В колхозе жили два еврея. Один - Отто Левин, молодой адвокат из Варшавы, с трехлетней дочкой Марией. Они бежали из гетто зимней ночью, а жена Отто - мама Марии - с грудным ребенком осталась. Ползком выбрались папа с дочкой из гетто под обстрелом - только сверкающий снег освещал им дорогу. Много дорог, много лесов прошел Отто с Марией на плечах. Иногда бежал, иногда шел, иногда полз, падал и снова поднимался, и снова шел дальше, пока не добрался до Белостока, где были советские.

Отто прилагал много усилий, чтобы вызволить из гетто жену с младенцем, но ничего не вышло. Тогда он решил вернуться в Варшаву. Подал прошение советским властям, но кончилось тем, что его вместе с

 

- 106 -

трехлетней дочкой выслали в Сибирь, в колхоз. Тут он работал, живя с Марией в землянке без окна, без свежего воздуха. Нестерпимый мороз, одиночество - все ничего по сравнению с беспокойством за жену с ребенком, о которых он ничего не знает.

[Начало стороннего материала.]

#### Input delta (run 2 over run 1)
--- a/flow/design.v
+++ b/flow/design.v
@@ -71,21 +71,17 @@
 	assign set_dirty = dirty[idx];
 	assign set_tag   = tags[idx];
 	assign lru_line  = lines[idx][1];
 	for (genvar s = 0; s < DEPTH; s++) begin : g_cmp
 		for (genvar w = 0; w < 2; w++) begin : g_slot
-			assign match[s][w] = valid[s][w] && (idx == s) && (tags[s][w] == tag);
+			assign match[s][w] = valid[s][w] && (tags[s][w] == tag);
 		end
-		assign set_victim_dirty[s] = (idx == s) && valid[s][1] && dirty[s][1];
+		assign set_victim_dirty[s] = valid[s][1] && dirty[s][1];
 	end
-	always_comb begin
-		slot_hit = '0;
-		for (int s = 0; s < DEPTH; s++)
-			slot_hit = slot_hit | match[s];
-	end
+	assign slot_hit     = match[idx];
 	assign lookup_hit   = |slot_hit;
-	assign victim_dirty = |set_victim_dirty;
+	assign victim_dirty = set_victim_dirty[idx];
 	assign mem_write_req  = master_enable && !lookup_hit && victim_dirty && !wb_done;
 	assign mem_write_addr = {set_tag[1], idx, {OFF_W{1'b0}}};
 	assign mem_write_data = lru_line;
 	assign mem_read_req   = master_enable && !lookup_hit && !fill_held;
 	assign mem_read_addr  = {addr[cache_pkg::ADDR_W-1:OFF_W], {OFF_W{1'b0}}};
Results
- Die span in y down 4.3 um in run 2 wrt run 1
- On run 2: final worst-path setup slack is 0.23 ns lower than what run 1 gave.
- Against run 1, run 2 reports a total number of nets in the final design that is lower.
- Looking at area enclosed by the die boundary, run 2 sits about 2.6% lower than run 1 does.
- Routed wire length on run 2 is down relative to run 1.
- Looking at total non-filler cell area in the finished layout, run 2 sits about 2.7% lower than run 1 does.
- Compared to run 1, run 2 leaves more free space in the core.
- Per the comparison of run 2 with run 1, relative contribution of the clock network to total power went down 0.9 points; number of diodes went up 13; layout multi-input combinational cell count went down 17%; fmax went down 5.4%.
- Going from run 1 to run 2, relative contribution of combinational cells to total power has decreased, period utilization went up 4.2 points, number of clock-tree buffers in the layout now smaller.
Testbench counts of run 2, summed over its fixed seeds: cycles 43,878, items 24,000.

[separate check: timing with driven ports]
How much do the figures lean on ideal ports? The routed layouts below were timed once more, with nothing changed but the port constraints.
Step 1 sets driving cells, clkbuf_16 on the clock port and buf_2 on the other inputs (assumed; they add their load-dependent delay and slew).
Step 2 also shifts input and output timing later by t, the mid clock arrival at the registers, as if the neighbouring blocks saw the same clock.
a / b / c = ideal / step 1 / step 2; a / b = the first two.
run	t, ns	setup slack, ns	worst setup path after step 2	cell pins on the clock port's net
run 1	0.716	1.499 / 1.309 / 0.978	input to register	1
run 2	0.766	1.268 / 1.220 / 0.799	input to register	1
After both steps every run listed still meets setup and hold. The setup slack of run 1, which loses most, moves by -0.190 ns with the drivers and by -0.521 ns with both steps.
Context: an optimization exercise on an open-source flow, tuned for small area. The choices shown serve that exercise and are no tape-out recipe. RTL that was checked went through simulation tests only; none was proved equivalent to the original.

## cordic
module cordic
#(
  parameter int PW      = cordic_pkg::PW_DEF,
  parameter int IW      = cordic_pkg::IW_DEF,
  parameter int OW      = cordic_pkg::OW_DEF,
  parameter int NSTAGES = cordic_pkg::NSTAGES_DEF
) (
  input  logic               clk,
  input  logic               reset,
  input  logic               enable,
  input  logic signed [30:0] i_xval,
  input  logic signed [30:0] i_yval,
  input  logic        [11:0] i_phase,
  output logic signed [31:0] o_xval,
  output logic signed [31:0] o_yval
);
  logic [3:0] cnt;
  always_ff @(posedge clk) begin
    if (reset) cnt <= '0;
    else if (enable && cnt != 4'd12) cnt <= cnt + 4'd1;
  end
  logic [31:0] ax, ay;
  logic [1:0]  aq;
  logic [9:0]  ap;
  logic        qd_x, qd_y, mi_x, mi_y;
  assign qd_x = (i_phase[11:10] == 2'd2);
  assign qd_y = (i_phase[11:10] == 2'd1);
  always_comb begin
    case ({i_phase[11:10], ~i_phase[9]})
      3'd0: {mi_x, mi_y} = 2'b01;
      3'd1: {mi_x, mi_y} = 2'b10;
      3'd2: {mi_x, mi_y} = 2'b11;
      3'd3: {mi_x, mi_y} = 2'b00;
      3'd4: {mi_x, mi_y} = 2'b10;
      3'd5: {mi_x, mi_y} = 2'b01;
      3'd6: {mi_x, mi_y} = 2'b00;
      3'd7: {mi_x, mi_y} = 2'b11;
      default: {mi_x, mi_y} = 2'b00;
    endcase
  end
  always_ff @(posedge clk) begin
    if (enable) begin
      ax <= ({i_xval[30], i_xval} - {31'd0, qd_x}) ^ {32{mi_x}};
  ...
clock: 5.0 ns
lec_check: 0
cap_margin: 20
core_margin: 2
core_utilization: 90
cts_buf_list: sky130_fd_sc_hd__clkbuf_16
cts_cluster_diameter: 90
cts_cluster_size: 24
slew_margin: 20
synth_hierarchical: 1
synth_minimum_keep_size: 0
standard.sh (not shown) runs the stock make flow with config.mk's settings and CLKGATE_MAP_FILE= SYNTH_SCRIPT=/design/flow/synth_recipe.tcl, a recipe that flattens the netlist after the stock synthesis.
==> flow/flow/run.sh <==
#!/bin/bash
# The standard layout, with the port buffers made from the smallest buffer
# cell instead of the default delay buffer.  Each ORFS step writes its own log
# under orfs/logs; the make output goes to standard.log.
set -euo pipefail
export BUFFER_PORTS_ARGS="-buffer_cell sky130_fd_sc_hd__buf_1"
bash standard.sh > standard.log 2>&1
The first run never finished: it broke off in global routing (5_1_grt).
Rerun with:
- CORE_UTILIZATION: 90 -> 70
After rerunning: The new run passed the timing, design-rule and antenna checks; area after synthesis stays the same; synthesized cell count does not change.
Rerun with:
- CORE_UTILIZATION: 70 -> 80
Setup slack is worse by 92 ps.
Area after synthesis is unchanged.
Utilization came out higher by 10 points.
Die area came out lower by about 12%.
Hold slack is worse by 10 ps.
First-iteration DRC count came out higher by about 12%.
Routed wire length came out higher by about 4.6%.
Maximum frequency came out lower by 2.0%.
Rerun with:
==> flow/run.sh (new file) <==
#!/bin/bash
# synth_recipe.tcl (not shown) runs the flow's synth.tcl, then flattens the netlist and writes it again
# the make line also repeats each setting of config.mk as NAME=value (left out here)
make -C /OpenROAD-flow-scripts/flow DESIGN_CONFIG=/design/flow/config.mk WORK_HOME=/design/flow/orfs CLKGATE_MAP_FILE= SYNTH_SCRIPT=/design/flow/synth_recipe.tcl finish
removed: flow/flow/run.sh
removed: flow/standard.sh
=> The changed run finished with timing, DRC and antenna clean; final area rises by 1.5%; first-iteration DRC count rises by 2.7%; register-to-register slack loses 30 ps; worst setup slack loses 28 ps; global-route usage rises by 0.85 points.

Второй еврей, по фамилии Голерштейн, - зубной врач из Люблина. Его в начале войны призвали в польскую армию. Он тоже ничего не знал о жене и двух своих детях. После поражения Польши советские взяли его в плен вместе с другими офицерами и отправили в лагерь для военнопленных. В другом лагере для военнопленных был Иегуда Клейн, сапожник из Луцка, которого разлучили с женой, двумя дочками и сыном, отправив в Сибирь. За полтора года он получил от семьи считанные письма и очень тосковал.

Кого выслали из Польши целыми семьями, тем было легче, они по крайней мере были вместе и друг друга поддерживали. В лагере, где были Дрекслеры, была и вдова Ита из Пинска, лавочница, которую обвинили в торговле на черном рынке и выслали вместе с двумя мальчиками, Ициком и Элимелехом. Выслали в Сибирь и семью кузнеца Фридмана, его, жену, сына Хаима и трех маленьких дочек. Хаим работал вместе с отцом как взрослый, поэтому его не послали учиться в школе в ближайшем колхозе. В школу послали только младших детей, которые возвращались к родителям на каникулы. Мать Хаима прятала дочку Сару, чтобы ее не забрали у них: надо быть вместе, так решили родители. Но обман обнаружился, начальник лагеря нашел девочку, и мать лишили хлебной пайки, наложили на нее штраф, и над ней нависла угроза ареста. Поэтому Хаим работал вдвое больше нормы, как бы платя за мать выкуп.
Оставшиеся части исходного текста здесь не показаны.